As the length of this review evidences, I found C's book to be stimulating and suggestive and in most cases the conclusions were persuasive. I have addressed specific quibbles in the chapter summaries, but if I may be permitted a final, more general quibble (which undoubtedly illustrates the reviewer's prejudices rather than the author's aims or intentions): in a book whose arguments are significantly influenced -- consciously or not -- by Poststructuralism, I was disappointed to find not a single reference to Derrida (perhaps The Postcard or "Plato's Pharmacy"?) or other poststructuralist theorists. There were a number of instances in which the absence of engagement with modern theory on, for example, subjectivity, gift exchange, absence/presence, and epistolarity, was striking. In addition, although it is true that the bibliography on letter-writing is sparse, C. overlooks a number of important studies that would have further nuanced some of her arguments.1
For scholars of late antique culture, Christian thought, and the Latin letter in general, C.'s study is a thought-provoking and welcome addition. She speaks to a number of current issues, including the changing definition of community in late Roman and early Christian culture, the problematic status of the body, the place of the individual in the Christian community, and the cultural function of letter exchange. Although Paulinus has been neglected by comparison to Augustine and Jerome, he is slowly assuming his rightful place in Late Antique/Early Christian studies, thanks to studies like C.'s.

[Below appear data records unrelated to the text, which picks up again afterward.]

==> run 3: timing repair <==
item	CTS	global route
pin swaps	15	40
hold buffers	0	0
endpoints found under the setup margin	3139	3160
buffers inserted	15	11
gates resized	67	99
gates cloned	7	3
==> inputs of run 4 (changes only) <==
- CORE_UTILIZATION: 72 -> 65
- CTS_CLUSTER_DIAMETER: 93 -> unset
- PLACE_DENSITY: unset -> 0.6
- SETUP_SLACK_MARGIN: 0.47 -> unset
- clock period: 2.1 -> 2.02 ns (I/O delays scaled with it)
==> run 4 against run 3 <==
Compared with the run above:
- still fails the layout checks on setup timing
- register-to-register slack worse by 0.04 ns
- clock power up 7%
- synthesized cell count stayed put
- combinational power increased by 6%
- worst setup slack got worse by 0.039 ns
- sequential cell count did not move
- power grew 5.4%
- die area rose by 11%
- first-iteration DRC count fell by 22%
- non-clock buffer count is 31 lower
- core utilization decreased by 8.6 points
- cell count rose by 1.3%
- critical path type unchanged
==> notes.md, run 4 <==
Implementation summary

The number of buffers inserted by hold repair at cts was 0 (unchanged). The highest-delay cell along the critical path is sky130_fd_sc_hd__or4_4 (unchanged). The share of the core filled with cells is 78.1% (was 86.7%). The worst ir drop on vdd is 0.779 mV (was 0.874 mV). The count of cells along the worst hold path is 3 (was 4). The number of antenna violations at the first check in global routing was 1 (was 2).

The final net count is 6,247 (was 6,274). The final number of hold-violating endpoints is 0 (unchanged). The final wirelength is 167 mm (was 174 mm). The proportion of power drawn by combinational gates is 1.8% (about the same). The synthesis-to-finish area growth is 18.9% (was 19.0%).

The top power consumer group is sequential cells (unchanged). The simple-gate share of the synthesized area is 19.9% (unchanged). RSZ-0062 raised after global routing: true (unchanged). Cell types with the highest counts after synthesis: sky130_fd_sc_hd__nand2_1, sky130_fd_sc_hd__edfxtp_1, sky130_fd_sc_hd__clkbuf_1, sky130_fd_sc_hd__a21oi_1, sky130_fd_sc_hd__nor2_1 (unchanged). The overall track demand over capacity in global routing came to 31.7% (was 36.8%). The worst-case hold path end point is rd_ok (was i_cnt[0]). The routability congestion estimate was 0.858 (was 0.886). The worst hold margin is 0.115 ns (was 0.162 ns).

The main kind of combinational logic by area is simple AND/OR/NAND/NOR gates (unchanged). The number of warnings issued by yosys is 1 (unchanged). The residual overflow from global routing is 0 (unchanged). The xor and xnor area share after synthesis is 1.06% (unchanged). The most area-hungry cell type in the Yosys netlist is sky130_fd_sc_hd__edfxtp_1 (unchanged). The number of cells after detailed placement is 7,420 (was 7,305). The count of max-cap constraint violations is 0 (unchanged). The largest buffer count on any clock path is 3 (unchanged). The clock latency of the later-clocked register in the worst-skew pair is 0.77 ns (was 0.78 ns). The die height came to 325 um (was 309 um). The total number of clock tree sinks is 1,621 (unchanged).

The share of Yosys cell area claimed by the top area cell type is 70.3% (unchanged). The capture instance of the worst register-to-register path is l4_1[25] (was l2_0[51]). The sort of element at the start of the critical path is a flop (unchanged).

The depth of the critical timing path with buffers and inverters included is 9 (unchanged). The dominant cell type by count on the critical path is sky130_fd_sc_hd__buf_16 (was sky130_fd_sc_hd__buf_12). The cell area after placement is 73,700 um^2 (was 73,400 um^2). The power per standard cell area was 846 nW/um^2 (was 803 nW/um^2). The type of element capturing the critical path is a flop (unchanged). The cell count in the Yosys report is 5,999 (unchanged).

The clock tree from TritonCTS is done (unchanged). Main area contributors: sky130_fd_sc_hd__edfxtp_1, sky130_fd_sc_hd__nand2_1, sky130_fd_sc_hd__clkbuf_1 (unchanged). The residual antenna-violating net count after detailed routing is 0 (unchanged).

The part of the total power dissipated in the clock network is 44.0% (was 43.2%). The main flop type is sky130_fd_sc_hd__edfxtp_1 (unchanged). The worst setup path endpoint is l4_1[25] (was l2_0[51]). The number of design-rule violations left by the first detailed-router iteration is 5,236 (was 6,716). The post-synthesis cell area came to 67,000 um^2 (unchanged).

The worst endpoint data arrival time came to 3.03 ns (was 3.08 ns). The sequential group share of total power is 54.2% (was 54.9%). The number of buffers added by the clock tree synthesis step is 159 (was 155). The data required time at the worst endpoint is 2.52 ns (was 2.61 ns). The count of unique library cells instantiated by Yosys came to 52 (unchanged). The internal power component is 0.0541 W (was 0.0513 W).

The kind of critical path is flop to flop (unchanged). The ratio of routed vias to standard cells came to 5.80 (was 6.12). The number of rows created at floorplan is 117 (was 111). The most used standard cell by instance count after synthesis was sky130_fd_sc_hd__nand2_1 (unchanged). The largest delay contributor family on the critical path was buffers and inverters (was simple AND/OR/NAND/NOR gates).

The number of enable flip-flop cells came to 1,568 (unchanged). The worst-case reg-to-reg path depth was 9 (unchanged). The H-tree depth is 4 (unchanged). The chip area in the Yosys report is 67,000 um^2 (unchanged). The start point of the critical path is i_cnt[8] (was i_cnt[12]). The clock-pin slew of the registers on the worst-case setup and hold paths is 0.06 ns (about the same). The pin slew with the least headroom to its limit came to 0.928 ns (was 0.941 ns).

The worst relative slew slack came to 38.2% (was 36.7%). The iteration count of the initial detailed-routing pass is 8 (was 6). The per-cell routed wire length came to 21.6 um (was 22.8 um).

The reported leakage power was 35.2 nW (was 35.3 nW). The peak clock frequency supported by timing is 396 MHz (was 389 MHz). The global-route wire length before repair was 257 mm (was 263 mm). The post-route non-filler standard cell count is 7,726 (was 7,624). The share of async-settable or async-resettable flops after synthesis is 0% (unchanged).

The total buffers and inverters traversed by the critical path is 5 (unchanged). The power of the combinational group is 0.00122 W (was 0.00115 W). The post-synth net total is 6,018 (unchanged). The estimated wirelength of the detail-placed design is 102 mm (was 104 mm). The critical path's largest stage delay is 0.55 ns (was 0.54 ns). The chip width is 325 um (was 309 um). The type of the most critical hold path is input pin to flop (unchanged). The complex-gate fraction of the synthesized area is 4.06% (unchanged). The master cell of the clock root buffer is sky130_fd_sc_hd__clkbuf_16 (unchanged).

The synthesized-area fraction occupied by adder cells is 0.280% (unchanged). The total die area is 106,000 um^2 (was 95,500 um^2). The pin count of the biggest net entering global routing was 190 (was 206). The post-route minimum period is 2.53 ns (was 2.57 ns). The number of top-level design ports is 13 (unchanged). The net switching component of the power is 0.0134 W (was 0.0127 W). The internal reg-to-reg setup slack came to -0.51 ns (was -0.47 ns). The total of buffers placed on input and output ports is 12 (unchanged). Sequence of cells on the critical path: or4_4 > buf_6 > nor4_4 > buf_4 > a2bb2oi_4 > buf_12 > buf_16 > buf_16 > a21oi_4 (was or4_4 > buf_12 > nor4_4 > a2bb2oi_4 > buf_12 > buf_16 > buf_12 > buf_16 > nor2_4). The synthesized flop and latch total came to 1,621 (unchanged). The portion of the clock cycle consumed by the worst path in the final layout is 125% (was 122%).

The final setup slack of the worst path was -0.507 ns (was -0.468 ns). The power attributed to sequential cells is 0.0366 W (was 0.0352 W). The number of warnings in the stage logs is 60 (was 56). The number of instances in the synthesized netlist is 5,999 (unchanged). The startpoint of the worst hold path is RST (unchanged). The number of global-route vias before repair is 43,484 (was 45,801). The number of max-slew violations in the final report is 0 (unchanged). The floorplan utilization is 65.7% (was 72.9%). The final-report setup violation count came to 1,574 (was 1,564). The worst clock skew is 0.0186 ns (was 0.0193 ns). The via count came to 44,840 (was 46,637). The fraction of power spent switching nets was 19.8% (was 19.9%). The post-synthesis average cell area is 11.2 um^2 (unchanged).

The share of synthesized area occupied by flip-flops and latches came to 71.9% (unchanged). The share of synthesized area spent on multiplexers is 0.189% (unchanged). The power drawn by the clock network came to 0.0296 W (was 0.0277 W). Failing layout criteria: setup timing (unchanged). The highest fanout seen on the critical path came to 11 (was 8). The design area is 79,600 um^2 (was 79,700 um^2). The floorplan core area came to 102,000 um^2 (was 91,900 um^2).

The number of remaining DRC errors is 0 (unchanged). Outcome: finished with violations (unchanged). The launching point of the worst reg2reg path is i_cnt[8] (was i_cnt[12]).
## fir_filter
module fir_filter
#(
    parameter NUM_ELEMENTS = 7
)
(
    input clk,
    input rst,
    input [ 7 : 0 ] weight_data,
    input [ 2 : 0 ] weight_idx,
    input weight_valid,
    output weight_ready,
    input [ 7 : 0 ] input_data,
    input input_valid,
    output input_ready,
    output [ 15 : 0 ] output_data,
    input output_ready,
    output output_valid
);
Size in the first run: about 1900 cells after synthesis, about 110 flip-flops, ~43 I/O pins, roughly 19000 µm² of cells after synthesis.
clock: 7.86 ns
lec_check: 0
abc_area: 0
cap_margin: 20
cell_pad_in_sites_global_placement: 0
core_aspect_ratio: 1.22
core_margin: 2
core_utilization: 72
cts_cluster_diameter: 87
gpl_routability_driven: 1
gpl_timing_driven: 1
min_routing_layer: met1
place_density: 0.35
setup_slack_margin: -0.15
slew_margin: 20
tns_end_percent: 10
run.sh (not shown) runs the stock make flow with config.mk's settings and CLKGATE_MAP_FILE=.
The starting point finished but fails on negative setup slack.
Then changed:
==> flow/config.mk (replaced) <==
export PLATFORM = sky130hd
export DESIGN_NAME = fir_filter
export DESIGN_NICKNAME = fir_filter
export VERILOG_FILES = /design/flow/design.v
export SDC_FILE = /design/flow/constraint.sdc
export NUM_CORES = 4
export LEC_CHECK = 0
export CAP_MARGIN = 20
export CORE_MARGIN = 2
export CORE_UTILIZATION = 20
export SLEW_MARGIN = 20
==> flow/constraint.sdc (replaced) <==
create_clock -name core_clock -period 11.4 [get_ports {clk}]
set_input_delay 2.2800 -clock core_clock [delete_from_list [all_inputs] [get_ports {clk}]]
set_output_delay 2.2800 -clock core_clock [all_outputs]
set_load 0.01 [all_outputs]
With this change the flow went through all stages and came out clean.
Cell area went down by 2.6%.
Sequential power came out lower by about 30%.
Global-route usage went down by 28 points.
Combinational power went down by about 40%.
build 54:
==> flow/design.v (excerpt) <==
module FPU_top_level
(
 input 	       clk,
 input 	       nrst,
 input  [31:0] floating_point1,
 input  [31:0] floating_point2,
 input  [2:0]  frm,
 input  [6:0]  funct7,
 output [31:0] floating_point_out,
 output [4:0]  flags
 );
   reg [2:0]   frm2;
   reg [2:0]   frm3;
   reg [6:0]   funct7_2;
   reg [6:0]   funct7_3;
   localparam ADD = 7'b0100000;
   localparam MUL = 7'b0000010;
   reg 	       sign_shifted;
   reg [25:0]  frac_shifted;
   reg 	       sign_not_shifted;
   reg [25:0]  frac_not_shifted;
   reg [7:0]   exp_max;
   reg         mul_sign1;
   reg         mul_sign2;
   reg [7:0]   mul_exp1;
   reg [7:0]   mul_exp2;
   reg [25:0]  product;
   reg         mul_carry_out;
   reg [61:0]  step1_to_step2;
   reg [61:0]  nxt_step1_to_step2;
   reg        add_sign_out;
   reg [25:0] add_sum;
   reg 	      add_carry_out;
   reg [7:0]  add_exp_max;
   reg        mul_sign_out;
   reg [7:0]  sum_exp;
   reg        mul_ovf;
   reg        mul_unf;
   reg        inv;
   reg        inv2;
   reg        inv3;
   reg [37:0] step2_to_step3;
   reg [37:0] nxt_step2_to_step3;
        ADD_step1 addStep1(
			   .floating_point1_in(floating_point1),
			   .floating_point2_in(floating_point2),
			   .sign_shifted(sign_shifted),
			   .frac_shifted(frac_shifted),
			   .sign_not_shifted(sign_not_shifted),
			   .frac_not_shifted(frac_not_shifted),
			   .exp_max(exp_max)
			   );
        MUL_step1 mulStep1(
			   .fp1_in(floating_point1),
			   .fp2_in(floating_point2),
			   .sign1(mul_sign1),
			   .sign2(mul_sign2),
			   .exp1(mul_exp1),
			   .exp2(mul_exp2),
			   .product(product),
			   .carry_out(mul_carry_out)
			   );
   always_comb begin : check_for_invalid_op
      inv = 0;
      if(funct7 == ADD) begin
	 if((floating_point1[30:0] == 31'h7F800000) && 
	    (floating_point2[30:0] == 31'h7F800000) && 
	    (floating_point1[31] ^ floating_point2[31])) begin
	        inv = 1;
  ...
Settings: LEC_CHECK=0, CAP_MARGIN=20, CORE_MARGIN=2, CORE_UTILIZATION=68, CTS_CLUSTER_SIZE=39, SETUP_SLACK_MARGIN=1.53, SLEW_MARGIN=20; clock period 8.77 ns.
run.sh (not shown) runs the stock make flow with config.mk's settings and CLKGATE_MAP_FILE=.
Build 54 got as far as global routing, where a tool error ended the run.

1. E.g., Hermann Peter, Der Brief in der römischen Litteratur; Klaus Thraede, Grundzüge griechisch-römischer Brieftopik; numerous articles by Michaela Zelzer; Janet Altman, Epistolarity: Approaches to a Form; Linda Kauffman, Special Delivery: Epistolary Modes in Modern Fiction; G.O. Hutchinson, Cicero's Correspondence: A Literary Study. I was also surprised to see no reference to, among other studies, Peter Brown's 1988 Body and Society in the discussion of Paulinus's views of the body.